Una ‘omertá’ frente a la presión de ACS
El candidato ha impuesto una estricta omertá a todo su equipo. Quiere que tanto la identidad de su futura junta directiva como las siglas del banco que le concederá el aval se mantengan en secreto hasta el último momento. El motivo, según las mismas fuentes, es la «enorme presión» que está ejerciendo el entorno del actual presidente del Real Madrid.
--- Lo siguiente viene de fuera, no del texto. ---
`src/hw/rtl/mec_pkg.sv`:
```
// Shared types and constants for the magnetometer hard/soft-iron corrector.
// Holds the channel payload structs, register indexes and fixed-point widths.
// No dependencies; imported by every module of the block.
`default_nettype none

package mec_pkg;

  // Fixed-point widths
  localparam int unsigned RAW_W   = 16;  // raw sample, signed counts
  localparam int unsigned BIAS_W  = 20;  // hard-iron bias, Q16.4
  localparam int unsigned CEN_W   = 21;  // centred value, Q17.4
  localparam int unsigned COEF_W  = 18;  // soft-iron coefficient, Q4.14
  localparam int unsigned ROW_W   = 3 * COEF_W;
  localparam int unsigned PROD_W  = COEF_W + CEN_W;   // Q.18 product
  localparam int unsigned SUM_W   = PROD_W + 2;       // three-term row sum
  localparam int unsigned FRAC_DROP = 14;             // Q.18 -> Q.4
  localparam int unsigned RND_W   = SUM_W - FRAC_DROP;
  localparam int unsigned CAL_W   = 24;               // result, Q20.4
  localparam int unsigned CFG_IDX_W  = 3;
  localparam int unsigned CFG_DATA_W = ROW_W;

  // Register indexes on the configuration port
  localparam logic [CFG_IDX_W-1:0] CFG_BIAS_X = 3'd0;
  localparam logic [CFG_IDX_W-1:0] CFG_BIAS_Y = 3'd1;
  localparam logic [CFG_IDX_W-1:0] CFG_BIAS_Z = 3'd2;
  localparam logic [CFG_IDX_W-1:0] CFG_ROW_0  = 3'd3;
  localparam logic [CFG_IDX_W-1:0] CFG_ROW_1  = 3'd4;
  localparam logic [CFG_IDX_W-1:0] CFG_ROW_2  = 3'd5;

  // Reset values: zero bias, identity matrix
  localparam logic [ROW_W-1:0] ROW_0_RST = 54'd16384;
  localparam logic [ROW_W-1:0] ROW_1_RST = 54'd4294967296;
  localparam logic [ROW_W-1:0] ROW_2_RST = 54'd1125899906842624;

  typedef logic signed [BIAS_W-1:0] bias_t;
  typedef logic signed [CEN_W-1:0]  cen_t;
  typedef logic [ROW_W-1:0]         row_t;

  // Input payload
  typedef struct packed {
    logic signed [RAW_W-1:0] raw_x;
    logic signed [RAW_W-1:0] raw_y;
    logic signed [RAW_W-1:0] raw_z;
  } in_t;

  // Result payload
  typedef struct packed {
    logic signed [CAL_W-1:0] cal_x;
    logic signed [CAL_W-1:0] cal_y;
    logic signed [CAL_W-1:0] cal_z;
    logic                    saturated;
  } out_t;

  // One row's rounded, clipped value and its clip flag
  typedef struct packed {
    logic signed [CAL_W-1:0] val;
    logic                    sat;
  } row_res_t;

  // Configuration held for the datapath
  typedef struct packed {
    bias_t bias_x;
    bias_t bias_y;
    bias_t bias_z;
    row_t  row_0;
    row_t  row_1;
    row_t  row_2;
  } cfg_t;

endpackage

`default_nettype wire

```
`src/hw/rtl/mec_cfg_regs.sv`:
```
// Configuration register file: three hard-iron biases and three matrix rows.
// Depends on mec_pkg for indexes, widths and reset values.
`default_nettype none

module mec_cfg_regs
  import mec_pkg::*;
(
  input  wire logic                  clk,
  input  wire logic                  rst_n,
  input  wire logic                  cfg_we,
  input  wire logic [CFG_IDX_W-1:0]  cfg_index,
  input  wire logic [CFG_DATA_W-1:0] cfg_wdata,
  output cfg_t                       cfg
);

  cfg_t cfg_r;

  // Write decode; indexes past the last register are dropped
  always_ff @(posedge clk) begin
    if (!rst_n) begin
      cfg_r.bias_x <= '0;
      cfg_r.bias_y <= '0;
      cfg_r.bias_z <= '0;
      cfg_r.row_0  <= ROW_0_RST;
      cfg_r.row_1  <= ROW_1_RST;
      cfg_r.row_2  <= ROW_2_RST;
    end else if (cfg_we) begin
      case (cfg_index)
        CFG_BIAS_X: cfg_r.bias_x <= cfg_wdata[BIAS_W-1:0];
        CFG_BIAS_Y: cfg_r.bias_y <= cfg_wdata[BIAS_W-1:0];
        CFG_BIAS_Z: cfg_r.bias_z <= cfg_wdata[BIAS_W-1:0];
        CFG_ROW_0:  cfg_r.row_0  <= cfg_wdata[ROW_W-1:0];
        CFG_ROW_1:  cfg_r.row_1  <= cfg_wdata[ROW_W-1:0];
        CFG_ROW_2:  cfg_r.row_2  <= cfg_wdata[ROW_W-1:0];
        default: ;
      endcase
    end
  end

  assign cfg = cfg_r;

endmodule

`default_nettype wire

```
`config.mk`:
```
export PLATFORM = sky130hd
export DESIGN_NAME = mec_cfg_regs
export DESIGN_NICKNAME = d
export VERILOG_FILES = /design/src/hw/rtl/mec_pkg.sv /design/src/hw/rtl/mec_cfg_regs.sv
export SDC_FILE = /design/constraint.sdc
export NUM_CORES = 1
export LEC_CHECK = 0
export ABC_CLOCK_PERIOD_IN_PS = 2290
export BUFFER_PORTS_ARGS = -buffer_cell sky130_fd_sc_hd__clkbuf_2
export CAP_MARGIN = 20
export CORE_ASPECT_RATIO = 1.2
export CORE_MARGIN = 4
export CORE_UTILIZATION = 54
export CTS_CLUSTER_DIAMETER = 60
export CTS_CLUSTER_SIZE = 12
export DETAILED_ROUTE_END_ITERATION = 12
export GPL_ROUTABILITY_DRIVEN = 0
export GPL_TIMING_DRIVEN = 0
export PLACE_DENSITY_LB_ADDON = 0.1
export SLEW_MARGIN = 20
export SYNTH_ARGS = -nofsm -noshare
export SYNTH_HDL_FRONTEND = slang
export SYNTH_SLANG_ARGS = --single-unit
```
`constraint.sdc`:
```
create_clock -name clk -period 2.29 [get_ports clk]
set_input_delay 0.3435 -clock clk [delete_from_list [all_inputs] [get_ports clk]]
set_output_delay 0.3435 -clock clk [all_outputs]
set_load 0.1 [all_outputs]
```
Según los estatutos del club blanco, los aspirantes deben presentar un preaval de «cualquier entidad de crédito, banco o caja de ahorros registrada en el Registro de Entidades del Banco de España». La lista abarca al Ibex financiero, pero también a la banca mediana y a gigantes extranjeros con presencia en el país, como Goldman Sachs o Barclays, que también han trabajado para Cox en operaciones de calado.
Dichos estatutos obligan además al avalista a certificar por escrito que, para conceder la garantía, solo ha tenido en cuenta el patrimonio personal de los candidatos. Este requisito ha sido históricamente una barrera insalvable para muchos aspirantes, pero no para Riquelme, que controla el 75% de Cox, una compañía que cotiza con una valoración superior a los 1.000 millones de euros. Pese a este músculo financiero, su entorno admite que la enorme influencia del presidente de ACS les ha obligado a redoblar la cautela.
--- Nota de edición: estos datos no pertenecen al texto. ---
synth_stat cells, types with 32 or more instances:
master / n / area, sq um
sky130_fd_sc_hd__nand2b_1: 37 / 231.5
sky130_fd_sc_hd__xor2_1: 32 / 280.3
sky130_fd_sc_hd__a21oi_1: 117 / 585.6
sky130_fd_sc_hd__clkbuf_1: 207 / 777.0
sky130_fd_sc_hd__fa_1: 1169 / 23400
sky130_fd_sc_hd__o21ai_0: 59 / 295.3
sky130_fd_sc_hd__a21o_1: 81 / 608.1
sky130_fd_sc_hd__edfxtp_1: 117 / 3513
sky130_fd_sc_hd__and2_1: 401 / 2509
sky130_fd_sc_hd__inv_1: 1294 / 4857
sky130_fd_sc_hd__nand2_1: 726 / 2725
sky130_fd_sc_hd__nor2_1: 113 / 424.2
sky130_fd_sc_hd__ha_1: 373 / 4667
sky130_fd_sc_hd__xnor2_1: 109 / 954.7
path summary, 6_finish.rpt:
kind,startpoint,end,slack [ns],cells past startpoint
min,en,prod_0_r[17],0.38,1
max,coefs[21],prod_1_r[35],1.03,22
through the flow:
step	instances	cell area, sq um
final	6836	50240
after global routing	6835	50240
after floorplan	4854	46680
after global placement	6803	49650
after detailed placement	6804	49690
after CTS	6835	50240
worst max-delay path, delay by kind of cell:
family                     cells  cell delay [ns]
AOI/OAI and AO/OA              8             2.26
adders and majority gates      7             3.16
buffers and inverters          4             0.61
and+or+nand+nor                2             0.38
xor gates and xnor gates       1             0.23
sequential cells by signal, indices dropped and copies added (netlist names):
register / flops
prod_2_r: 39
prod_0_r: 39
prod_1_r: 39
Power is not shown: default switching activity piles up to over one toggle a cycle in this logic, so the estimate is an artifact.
$ cat config.mk
export PLATFORM = sky130hd
export DESIGN_NAME = rate_of_rise_cadence_detector_core_flat
export DESIGN_NICKNAME = d
export VERILOG_FILES = /design/src/rrcd_pkg.sv /design/src/rrcd_in_if.sv /design/src/rrcd_out_if.sv /design/src/rrcd_ctrl.sv /design/src/rrcd_dp.sv /design/src/rate_of_rise_cadence_detector_core.sv /design/src/flat_wrapper.sv
export SDC_FILE = /design/constraint.sdc
export NUM_CORES = 1
export LEC_CHECK = 0
export ABC_CLOCK_PERIOD_IN_PS = 7490
export BUFFER_PORTS_ARGS = -buffer_cell sky130_fd_sc_hd__buf_2
export CAP_MARGIN = 20
export CORE_MARGIN = 1
export CORE_UTILIZATION = 60
export CTS_CLUSTER_SIZE = 14
export DETAILED_ROUTE_END_ITERATION = 12
export PLACE_DENSITY = 0.81
export SKIP_LAST_GASP = 1
export SLEW_MARGIN = 25
export SYNTH_ARGS = -nofsm -noshare
export SYNTH_HDL_FRONTEND = slang
export SYNTH_SLANG_ARGS = --single-unit
export TNS_END_PERCENT = 50
$ cat constraint.sdc
create_clock -name i_clk -period 7.49 [get_ports i_clk]
set_clock_uncertainty 0.1 [all_clocks]
set_input_delay 1.498 -clock i_clk [delete_from_list [all_inputs] [get_ports i_clk]]
set_output_delay 1.498 -clock i_clk [all_outputs]
set_load 0.02 [all_outputs]
$ cat src/rrcd_pkg.sv
`default_nettype none
// ----------------------------------------------------------------------------
// Rise-rate cadence detector package
// Widths, register indexes, reset values and the types shared by the
// controller, the datapath and the top level.
// ----------------------------------------------------------------------------
package rrcd_pkg;

    localparam int DIST_W    = 16;
    localparam int TIME_W    = 17;
    localparam int THR_W     = 16;
    localparam int CONFIRM_W = 4;
    localparam int HOLD_W    = 8;
    localparam int IVL_W     = 16;
    localparam int CFG_W     = 17;
    localparam int CFG_IDX_W = 3;
    localparam int LIMIT_W   = THR_W + TIME_W;
    // Distance difference times 15 needs 4 more bits than the signed difference.
    localparam int RISE_W    = DIST_W + 1 + 4;

    localparam logic [CFG_IDX_W-1:0] CFG_RISE_THRESHOLD = 3'd0;
    localparam logic [CFG_IDX_W-1:0] CFG_CONFIRM_COUNT  = 3'd1;
    localparam logic [CFG_IDX_W-1:0] CFG_HOLD_COUNT     = 3'd2;
    localparam logic [CFG_IDX_W-1:0] CFG_MAX_GAP        = 3'd3;
    localparam logic [CFG_IDX_W-1:0] CFG_NORMAL_IVL     = 3'd4;
    localparam logic [CFG_IDX_W-1:0] CFG_FAST_IVL       = 3'd5;

    localparam logic [THR_W-1:0]     RST_RISE_THRESHOLD = 16'd128;
    localparam logic [CONFIRM_W-1:0] RST_CONFIRM_COUNT  = 4'd2;
    localparam logic [HOLD_W-1:0]    RST_HOLD_COUNT     = 8'd10;
    localparam logic [TIME_W-1:0]    RST_MAX_GAP        = 17'd300;
    localparam logic [IVL_W-1:0]     RST_NORMAL_IVL     = 16'd60;
    localparam logic [IVL_W-1:0]     RST_FAST_IVL       = 16'd5;

    typedef enum logic [1:0] {
        S_IDLE,
        S_GAP,
        S_MUL,
        S_COMMIT
    } t_state;

    typedef struct packed {
        logic capture;
        logic gap;
        logic mult;
        logic commit;
    } t_dp_cmd;

    typedef struct packed {
        logic out_free;
    } t_dp_stat;

endpackage

`default_nettype wire

$ cat src/rrcd_in_if.sv
`default_nettype none
// ----------------------------------------------------------------------------
// Sample channel
// Valid/ready channel that carries one distance sample with its time stamp.
// ----------------------------------------------------------------------------
interface rrcd_in_if;

    logic        valid;
    logic        ready;
    logic [15:0] dist_mm;
    logic        read_ok;
    logic [16:0] time_s;

    modport source (output valid, output dist_mm, output read_ok, output time_s,
                    input ready);
    modport sink   (input valid, input dist_mm, input read_ok, input time_s,
                    output ready);

endinterface

`default_nettype wire

$ cat src/rrcd_out_if.sv
`default_nettype none
// ----------------------------------------------------------------------------
// Report channel
// Valid/ready channel that carries the mode report made for each sample.
// ----------------------------------------------------------------------------
interface rrcd_out_if;

    logic        valid;
    logic        ready;
    logic        fast_mode;
    logic        rate_evaluated;
    logic        rate_qualifies;
    logic        mode_changed;
    logic [15:0] interval_s;

    modport source (output valid, output fast_mode, output rate_evaluated,
                    output rate_qualifies, output mode_changed, output interval_s,
                    input ready);
    modport sink   (input valid, input fast_mode, input rate_evaluated,
                    input rate_qualifies, input mode_changed, input interval_s,
                    output ready);

endinterface

`default_nettype wire

$ cat src/rrcd_ctrl.sv
`default_nettype none
// ----------------------------------------------------------------------------
// Rise-rate cadence detector controller
// Steps each accepted sample through gap check, multiply and commit.
// ----------------------------------------------------------------------------
module rrcd_ctrl (
    input  wire logic              i_clk,
    input  wire logic              i_rst_n,
    input  wire logic              i_in_valid,
    output logic                   o_in_ready,
    input  wire rrcd_pkg::t_dp_stat i_stat,
    output rrcd_pkg::t_dp_cmd      o_cmd
);
    import rrcd_pkg::*;

    t_state r_state;
    t_state n_state;

    always_ff @(posedge i_clk) begin
        if (!i_rst_n) begin
            r_state <= S_IDLE;
        end else begin
            r_state <= n_state;
        end
    end

    always_comb begin
        n_state = r_state;
        case (r_state)
            S_IDLE: begin
                if (i_in_valid) begin
                    n_state = S_GAP;
                end
            end
            S_GAP:  n_state = S_MUL;
            S_MUL:  n_state = S_COMMIT;
            S_COMMIT: begin
                // The report register must be free before the state is updated.
                if (i_stat.out_free) begin
                    n_state = S_IDLE;
                end
            end
            default: n_state = S_IDLE;
        endcase
    end

    always_comb begin
        o_in_ready     = 1'b0;
        o_cmd.capture  = 1'b0;
        o_cmd.gap      = 1'b0;
        o_cmd.mult     = 1'b0;
        o_cmd.commit   = 1'b0;
        case (r_state)
            S_IDLE: begin
                o_in_ready    = 1'b1;
                o_cmd.capture = i_in_valid;
            end
            S_GAP:    o_cmd.gap    = 1'b1;
            S_MUL:    o_cmd.mult   = 1'b1;
            S_COMMIT: o_cmd.commit = i_stat.out_free;
            default: begin
                o_in_ready = 1'b0;
            end
        endcase
    end

endmodule

`default_nettype wire

$ cat src/rrcd_dp.sv
`default_nettype none
// ----------------------------------------------------------------------------
// Rise-rate cadence detector datapath
// Holds the registers, last sample and counters, forms the rate compare and
// keeps the report register.
// ----------------------------------------------------------------------------
module rrcd_dp #(
    parameter int DAY_SECONDS = 86400
) (
    input  wire logic                               i_clk,
    input  wire logic                               i_rst_n,
    input  wire rrcd_pkg::t_dp_cmd                  i_cmd,
    output rrcd_pkg::t_dp_stat                      o_stat,
    input  wire logic [rrcd_pkg::DIST_W-1:0]        i_dist_mm,
    input  wire logic                               i_read_ok,
    input  wire logic [rrcd_pkg::TIME_W-1:0]        i_time_s,
    input  wire logic                               i_cfg_we,
    input  wire logic [rrcd_pkg::CFG_IDX_W-1:0]     i_cfg_idx,
    input  wire logic [rrcd_pkg::CFG_W-1:0]         i_cfg_data,
    output logic                                    o_valid,
    input  wire logic                               i_ready,
    output logic                                    o_fast_mode,
    output logic                                    o_rate_evaluated,
    output logic                                    o_rate_qualifies,
    output logic                                    o_mode_changed,
    output logic [rrcd_pkg::IVL_W-1:0]              o_interval_s
);
    import rrcd_pkg::*;

    // Configuration registers.
    logic [THR_W-1:0]     r_cfg_thr;
    logic [CONFIRM_W-1:0] r_cfg_confirm;
    logic [HOLD_W-1:0]    r_cfg_hold;
    logic [TIME_W-1:0]    r_cfg_gap;
    logic [IVL_W-1:0]     r_cfg_norm_ivl;
    logic [IVL_W-1:0]     r_cfg_fast_ivl;

    // Captured sample.
    logic [DIST_W-1:0]    r_smp_dist;
    logic                 r_smp_ok;
    logic [TIME_W-1:0]    r_smp_time;

    // Detector state.
    logic [DIST_W-1:0]    r_last_dist;
    logic [TIME_W-1:0]    r_last_time;
    logic                 r_have_last;
    logic [CONFIRM_W-1:0] r_rise_cnt;
    logic [HOLD_W-1:0]    r_quiet_cnt;
    logic                 r_fast;

    // Intermediate results.
    logic                 r_gap_ok;
    logic [TIME_W-1:0]    r_elapsed;
    logic [DIST_W:0]      r_diff;
    logic [LIMIT_W-1:0]   r_limit;
    logic [RISE_W-1:0]    r_rise15;

    // Report register.
    logic                 r_out_valid;
    logic                 r_out_fast;
    logic                 r_out_eval;
    logic                 r_out_qual;
    logic                 r_out_chg;
    logic [IVL_W-1:0]     r_out_ivl;

    logic [TIME_W:0]      w_raw;
    logic [TIME_W:0]      w_wrap;
    logic                 w_in_gap;
    logic [DIST_W:0]      w_diff;
    logic [RISE_W-1:0]    w_diff_ext;
    logic [RISE_W-1:0]    w_x15;
    logic                 w_qual;
    logic [CONFIRM_W-1:0] n_rise_cnt;
    logic [HOLD_W-1:0]    n_quiet_cnt;
    logic [HOLD_W-1:0]    w_quiet_inc;
    logic                 n_fast;

    assign o_stat.out_free = !r_out_valid || i_ready;

    always_ff @(posedge i_clk) begin
        if (!i_rst_n) begin
            r_cfg_thr      <= RST_RISE_THRESHOLD;
            r_cfg_confirm  <= RST_CONFIRM_COUNT;
            r_cfg_hold     <= RST_HOLD_COUNT;
            r_cfg_gap      <= RST_MAX_GAP;
            r_cfg_norm_ivl <= RST_NORMAL_IVL;
            r_cfg_fast_ivl <= RST_FAST_IVL;
        end else if (i_cfg_we) begin
            case (i_cfg_idx)
                CFG_RISE_THRESHOLD: r_cfg_thr      <= i_cfg_data[THR_W-1:0];
                CFG_CONFIRM_COUNT:  r_cfg_confirm  <= i_cfg_data[CONFIRM_W-1:0];
                CFG_HOLD_COUNT:     r_cfg_hold     <= i_cfg_data[HOLD_W-1:0];
                CFG_MAX_GAP:        r_cfg_gap      <= i_cfg_data[TIME_W-1:0];
                CFG_NORMAL_IVL:     r_cfg_norm_ivl <= i_cfg_data[IVL_W-1:0];
                CFG_FAST_IVL:       r_cfg_fast_ivl <= i_cfg_data[IVL_W-1:0];
                default: begin
                end
            endcase
        end
    end

    // Elapsed time wraps once at the end of the day.
    assign w_raw    = {1'b0, r_smp_time} - {1'b0, r_last_time};
    assign w_wrap   = w_raw[TIME_W] ? (w_raw + (TIME_W+1)'(DAY_SECONDS)) : w_raw;
    assign w_in_gap = r_smp_ok && r_have_last && !w_wrap[TIME_W] && (w_wrap != '0)
                      && (w_wrap[TIME_W-1:0] <= r_cfg_gap);
    assign w_diff   = {1'b0, r_last_dist} - {1'b0, r_smp_dist};

    // The rise is the distance drop times 15360, taken as times 15 here and
    // shifted by ten bits at the compare.
    assign w_diff_ext = {{(RISE_W-DIST_W-1){r_diff[DIST_W]}}, r_diff};
    assign w_x15      = (w_diff_ext << 4) - w_diff_ext;

    assign w_qual = r_gap_ok && !r_rise15[RISE_W-1]
                    && ({3'b000, r_rise15[RISE_W-2:0], 10'b0} >= r_limit);

    always_comb begin
        n_rise_cnt  = r_rise_cnt;
        n_quiet_cnt = r_quiet_cnt;
        n_fast      = r_fast;
        w_quiet_inc = r_quiet_cnt + 8'd1;
        if (r_gap_ok) begin
            if (w_qual) begin
                n_quiet_cnt = '0;
                if (r_rise_cnt < r_cfg_confirm) begin
                    n_rise_cnt = r_rise_cnt + 4'd1;
                end
                if (!r_fast && (n_rise_cnt >= r_cfg_confirm)) begin
                    n_fast = 1'b1;
                end
            end else begin
                n_rise_cnt = '0;
                if (r_fast) begin
                    if (w_quiet_inc >= r_cfg_hold) begin
                        n_fast      = 1'b0;
                        n_quiet_cnt = '0;
                    end else begin
                        n_quiet_cnt = w_quiet_inc;
                    end
                end
            end
        end
    end

    always_ff @(posedge i_clk) begin
        if (i_cmd.capture) begin
            r_smp_dist <= i_dist_mm;
            r_smp_ok   <= i_read_ok;
            r_smp_time <= i_time_s;
        end
        if (i_cmd.gap) begin
            r_gap_ok  <= w_in_gap;
            r_elapsed <= w_wrap[TIME_W-1:0];
            r_diff    <= w_diff;
        end
        if (i_cmd.mult) begin
            r_limit  <= LIMIT_W'(r_cfg_thr) * LIMIT_W'(r_elapsed);
            r_rise15 <= w_x15;
        end
    end

    always_ff @(posedge i_clk) begin
        if (!i_rst_n) begin
            r_last_dist <= '0;
            r_last_time <= '0;
            r_have_last <= 1'b0;
            r_rise_cnt  <= '0;
            r_quiet_cnt <= '0;
            r_fast      <= 1'b0;
        end else if (i_cmd.commit) begin
            r_rise_cnt  <= n_rise_cnt;
            r_quiet_cnt <= n_quiet_cnt;
            r_fast      <= n_fast;
            if (r_smp_ok) begin
                r_last_dist <= r_smp_dist;
                r_last_time <= r_smp_time;
                r_have_last <= 1'b1;
            end
        end
    end

    always_ff @(posedge i_clk) begin
        if (!i_rst_n) begin
            r_out_valid <= 1'b0;
        end else if (i_cmd.commit) begin
            r_out_valid <= 1'b1;
        end else if (i_ready) begin
            r_out_valid <= 1'b0;
        end
    end

    always_ff @(posedge i_clk) begin
        if (i_cmd.commit) begin
            r_out_fast <= n_fast;
            r_out_eval <= r_gap_ok;
            r_out_qual <= w_qual;
            r_out_chg  <= n_fast != r_fast;
            r_out_ivl  <= n_fast ? r_cfg_fast_ivl : r_cfg_norm_ivl;
        end
    end

    assign o_valid          = r_out_valid;
    assign o_fast_mode      = r_out_fast;
    assign o_rate_evaluated = r_out_eval;
    assign o_rate_qualifies = r_out_qual;
    assign o_mode_changed   = r_out_chg;
    assign o_interval_s     = r_out_ivl;

endmodule

`default_nettype wire

$ cat src/rate_of_rise_cadence_detector_core.sv
// A report is registered at the commit step, after the gap check and threshold multiply
// steps of its sample. A new sample is accepted only after the controller's pass through
// gap check, threshold multiply and commit; a stalled report holds the commit step.
// A new sample is taken while the previous report still waits to be taken.
// Synchronous active-low reset clears the mode state and the last sample and
// loads the register defaults.
`default_nettype none
// ----------------------------------------------------------------------------
// Rise-rate cadence detector core
// Selects normal or fast report cadence from the rise rate of water level.
// ----------------------------------------------------------------------------
module rate_of_rise_cadence_detector_core #(
    parameter int DAY_SECONDS = 86400
) (
    input  wire logic                           i_clk,
    input  wire logic                           i_rst_n,
    rrcd_in_if.sink                             i_sample,
    rrcd_out_if.source                          o_report,
    input  wire logic                           i_cfg_we,
    input  wire logic [rrcd_pkg::CFG_IDX_W-1:0] i_cfg_idx,
    input  wire logic [rrcd_pkg::CFG_W-1:0]     i_cfg_data
);
    import rrcd_pkg::*;

    t_dp_cmd  w_cmd;
    t_dp_stat w_stat;

    rrcd_ctrl u_ctrl (
        .i_clk      (i_clk),
        .i_rst_n    (i_rst_n),
        .i_in_valid (i_sample.valid),
        .o_in_ready (i_sample.ready),
        .i_stat     (w_stat),
        .o_cmd      (w_cmd)
    );

    rrcd_dp #(
        .DAY_SECONDS (DAY_SECONDS)
    ) u_dp (
        .i_clk            (i_clk),
        .i_rst_n          (i_rst_n),
        .i_cmd            (w_cmd),
        .o_stat           (w_stat),
        .i_dist_mm        (i_sample.dist_mm),
        .i_read_ok        (i_sample.read_ok),
        .i_time_s         (i_sample.time_s),
        .i_cfg_we         (i_cfg_we),
        .i_cfg_idx        (i_cfg_idx),
        .i_cfg_data       (i_cfg_data),
        .o_valid          (o_report.valid),
        .i_ready          (o_report.ready),
        .o_fast_mode      (o_report.fast_mode),
        .o_rate_evaluated (o_report.rate_evaluated),
        .o_rate_qualifies (o_report.rate_qualifies),
        .o_mode_changed   (o_report.mode_changed),
        .o_interval_s     (o_report.interval_s)
    );

endmodule

`default_nettype wire

$ cat src/flat_wrapper.sv
// flat-port wrapper written by rule: the top's interface ports become plain ports
module rate_of_rise_cadence_detector_core_flat import rrcd_pkg::*;
#(
    parameter int DAY_SECONDS = 86400
)
  (i_clk, i_rst_n, i_cfg_we, i_cfg_idx, i_cfg_data, i_sample_valid, i_sample_dist_mm, i_sample_read_ok, i_sample_time_s, i_sample_ready, o_report_valid, o_report_fast_mode, o_report_rate_evaluated, o_report_rate_qualifies, o_report_mode_changed, o_report_interval_s, o_report_ready);
  rrcd_in_if i_sample_i ();
  rrcd_out_if o_report_i ();
  input  wire logic i_clk;
  input  wire logic i_rst_n;
  input  wire logic i_cfg_we;
  input  wire logic [rrcd_pkg::CFG_IDX_W-1:0] i_cfg_idx;
  input  wire logic [rrcd_pkg::CFG_W-1:0] i_cfg_data;
  input wire logic [$bits(i_sample_i.valid)-1:0] i_sample_valid;
  input wire logic [$bits(i_sample_i.dist_mm)-1:0] i_sample_dist_mm;
  input wire logic [$bits(i_sample_i.read_ok)-1:0] i_sample_read_ok;
  input wire logic [$bits(i_sample_i.time_s)-1:0] i_sample_time_s;
  output wire logic [$bits(i_sample_i.ready)-1:0] i_sample_ready;
  output wire logic [$bits(o_report_i.valid)-1:0] o_report_valid;
  output wire logic [$bits(o_report_i.fast_mode)-1:0] o_report_fast_mode;
  output wire logic [$bits(o_report_i.rate_evaluated)-1:0] o_report_rate_evaluated;
  output wire logic [$bits(o_report_i.rate_qualifies)-1:0] o_report_rate_qualifies;
  output wire logic [$bits(o_report_i.mode_changed)-1:0] o_report_mode_changed;
  output wire logic [$bits(o_report_i.interval_s)-1:0] o_report_interval_s;
  input wire logic [$bits(o_report_i.ready)-1:0] o_report_ready;
  assign i_sample_i.valid = i_sample_valid;
  assign i_sample_i.dist_mm = i_sample_dist_mm;
  assign i_sample_i.read_ok = i_sample_read_ok;
  assign i_sample_i.time_s = i_sample_time_s;
  assign i_sample_ready = i_sample_i.ready;
  assign o_report_valid = o_report_i.valid;
  assign o_report_fast_mode = o_report_i.fast_mode;
  assign o_report_rate_evaluated = o_report_i.rate_evaluated;
  assign o_report_rate_qualifies = o_report_i.rate_qualifies;
  assign o_report_mode_changed = o_report_i.mode_changed;
  assign o_report_interval_s = o_report_i.interval_s;
  assign o_report_i.ready = o_report_ready;
  rate_of_rise_cadence_detector_core #(.DAY_SECONDS(DAY_SECONDS)) u_core (.i_clk(i_clk), .i_rst_n(i_rst_n), .i_sample(i_sample_i), .o_report(o_report_i), .i_cfg_we(i_cfg_we), .i_cfg_idx(i_cfg_idx), .i_cfg_data(i_cfg_data));
endmodule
El eje Iberdrola y las ‘quinielas’ del aval
En esta estrategia de desmarques, Riquelme ha evitado tocar a las puertas de CaixaBank o Société Générale, firmas muy alineadas con Florentino Pérez y que acaban de participar como colocadoras en una ampliación de capital de ACS —en la que CriteriaCaixa se ha comprometido a adquirir más de cuatro millones de acciones—.
Pese a todo, hasta cuatro entidades se han mostrado dispuestas a financiar el pulso contra Florentino. BBVA lidera las quinielas: además de su estrecha relación con Cox, es el banco de cabecera de Iberdrola. Cabe recordar que el director de desarrollo corporativo de la eléctrica, David Mesonero, es amigo íntimo de Riquelme y yerno de Ignacio Sánchez Galán, la némesis empresarial del presidente madridista.
A Iberdrola se refirió veladamente el propio Florentino Pérez en su polémica rueda de prensa de la semana pasada, aludiendo a Riquelme como «ese señor que habla con las eléctricas». De hecho, fuentes cercanas al proceso apuntan a que Mesonero es uno de los nombres clave que baraja el alicantino para conformar la alternativa de gestión en el club.
Con las luces largas
«Nos han dejado muy poco tiempo para organizar algo que realmente tenga sentido», lamentó ayer Riquelme, quien prevé tomar una decisión definitiva en un plazo de «dos o tres días». El empresario analiza con luces largas el impacto que este movimiento pueda tener en el día a día de Cox, que precisamente celebra su Junta General este viernes. Sopesa, en definitiva, si le conviene batirse ahora en unas elecciones con pocas garantías de éxito inmediato, pero que lo consolidarían como el líder oficial de la oposición a Florentino Pérez de cara al futuro.